6ª - Por não se poder a Recorrente conformar com a decisão então proferida, apresentou recurso de apelação junto do Tribunal da Relação de Lisboa.

7ª – Através deste recurso, a Recorrente novamente defendeu a inaplicabilidade à sua actividade da disciplina constante do Regime Jurídico da Habitação Periódica, bem como a inexistência de qualquer desproporção ou fragilidade na posição das partes intervenientes nos contrato em causa, por si elaborados, que pudesse levar a decidir pela nulidade das respectivas cláusulas contratuais gerais. Mais pugnou a Recorrente pela revogação da sentença proferida na parte respeitante à publicação em dois jornais de maior tiragem do respectivo conteúdo decisório, por entender ser tal decisão desprovida de utilidade prática e desproporcionada nas respectivas consequências, em face dos benefícios dela decorrentes.

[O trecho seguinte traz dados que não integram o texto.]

Context: an optimization exercise on an open-source flow, tuned for small area. The choices shown serve that exercise and are no tape-out recipe.
RTL that was checked went through simulation tests only; none was proved equivalent to the original.
Power figures rest on the tool's default switching activity, not on a simulated workload.

## ok_stream_tester
module ok_stream_tester(
	input  wire        clk,
	input  wire        rst,
	input  wire        start_timer,
	input  wire        stop_timer,
	input  wire        reset_pattern,
	input  wire [31:0] pattern,
	input  wire        src_almost_full,
	output wire [63:0] src_data,
	output reg         src_valid,
	input  wire        snk_empty,
	output wire        snk_rd_en,
	input  wire        snk_valid,
	input  wire [63:0] snk_data,
	output wire [63:0] clk_counts,
	output reg         timer_on,
	output wire [31:0] error_count
);
Size in the first run: ~1300 cells after synthesis, roughly 270 I/O pins, roughly 13000 sq um of cells after synthesis.
==> flow/config.mk <==
export PLATFORM = sky130hd
export DESIGN_NAME = ok_stream_tester
export DESIGN_NICKNAME = ok_stream_tester
export VERILOG_FILES = /design/flow/design.v
export SDC_FILE = /design/flow/constraint.sdc
export NUM_CORES = 4
export LEC_CHECK = 0
export CAP_MARGIN = 20
export CORE_MARGIN = 2
export CORE_UTILIZATION = 70
export SLEW_MARGIN = 20
==> flow/constraint.sdc <==
create_clock -name core_clock -period 10.0 [get_ports {clk}]
set_input_delay 2.0000 -clock core_clock [delete_from_list [all_inputs] [get_ports {clk}]]
set_output_delay 2.0000 -clock core_clock [all_outputs]
set_load 0.01 [all_outputs]
standard.sh (not shown) runs the stock make flow with config.mk's settings and CLKGATE_MAP_FILE= SYNTH_SCRIPT=/design/flow/synth_recipe.tcl, a recipe that flattens the netlist after the stock synthesis.
==> flow/flow/run.sh <==
#!/bin/bash
# Standard ORFS layout with smaller port buffers and a leaner clock tree.
set -euo pipefail
export BUFFER_PORTS_ARGS="-buffer_cell sky130_fd_sc_hd__buf_1"
export CTS_ARGS="-sink_clustering_enable -repair_clock_nets -dont_use_dummy_load"
bash standard.sh > standard.log 2>&1
Rerun with:
==> flow/flow/run.sh (replaced) <==
#!/bin/bash
# Standard ORFS layout with smaller port buffers and a leaner clock tree.
set -euo pipefail
export BUFFER_PORTS_ARGS="-buffer_cell sky130_fd_sc_hd__buf_1"
export CTS_ARGS="-sink_clustering_enable -repair_clock_nets -dont_use_dummy_load -buf_list sky130_fd_sc_hd__clkbuf_4"
bash standard.sh > standard.log 2>&1
- CORE_UTILIZATION: 70 -> 40
Final cell count rose by roughly a tenth.
Via count fell slightly.
Routed wire length rose by a little under a tenth.
Sequential cell count is unchanged.
Sequential power rose slightly.
Non-clock buffer count rose by 1.
Worst hold slack gets worse by 0.039 ns.
No functional check of the RTL was part of any run of this note.

========
ok_stream_tester, a different RTL version from the one above (not shown whole).
For scale: ~1500 cells after synthesis, roughly 230 flip-flops, about 270 I/O pins, about 0.012 mm² of cells after synthesis.
clock: 10.0 ns
lec_check: 0
abc_area: 1
cap_margin: 0
core_margin: 2
core_utilization: 40
slew_margin: 0
==> flow/flow/run.sh <==
#!/bin/bash
# Standard ORFS layout with smaller port buffers and a leaner clock tree.
set -euo pipefail
export BUFFER_PORTS_ARGS="-buffer_cell sky130_fd_sc_hd__buf_1"
export CTS_ARGS="-sink_clustering_enable -repair_clock_nets -dont_use_dummy_load -buf_list sky130_fd_sc_hd__clkbuf_8 -sink_clustering_size 24 -sink_clustering_max_diameter 60"
bash standard.sh > standard.log 2>&1
Edit:
ABC_AREA = 0   (was 1)
CAP_MARGIN = 20   (was 0)
SLEW_MARGIN = 20   (was 0)
The changed run ran to the end with no violations.
Sequential cell count does not change.
Maximum frequency went up by 5.2%.
Global-route usage went up by 1.8 points.
Clock-buffer cell count goes up by 3.
Die area increases by 2.3%.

8ª - Mais veio a Recorrente invocar a nulidade da sentença proferida, com base na falta ou insuficiência da fundamentação respectiva, assim como com base na falta de pronúncia sobre questões que deveria conhecer e apreciar.

9ª - Depois de apresentadas contra-alegações pelo recorrido Ministério Público, veio o Tribunal da Relação de Lisboa proferir Acórdão, de que foi a Recorrente notificada.

10ª - Neste Acórdão, o Tribunal da Relação mantém integralmente a decisão proferida em 1ª instância, aderindo aos seus argumentos e fundamentos, e decidindo assim pela improcedência da apelação apresentada.

11ª - Considerando a factualidade assente, e que não foi posta em crise, o Tribunal da Relação de Lisboa entendeu que a actividade da Recorrente deve ser enquadrada no âmbito de aplicação do Regime Jurídico da Habitação Periódica, assim como entendeu que as cláusulas insertas nos contratos utilizados pela Recorrente, com a redacção assinalada, para firmar acordos com os seus clientes violam o princípio geral da boa-fé e o dever de informação, e, como cláusulas contratuais gerais que são, devem, por consequência, ser declaradas nulas, por força do disposto no Decreto-Lei 446/85, de 25 de Outubro.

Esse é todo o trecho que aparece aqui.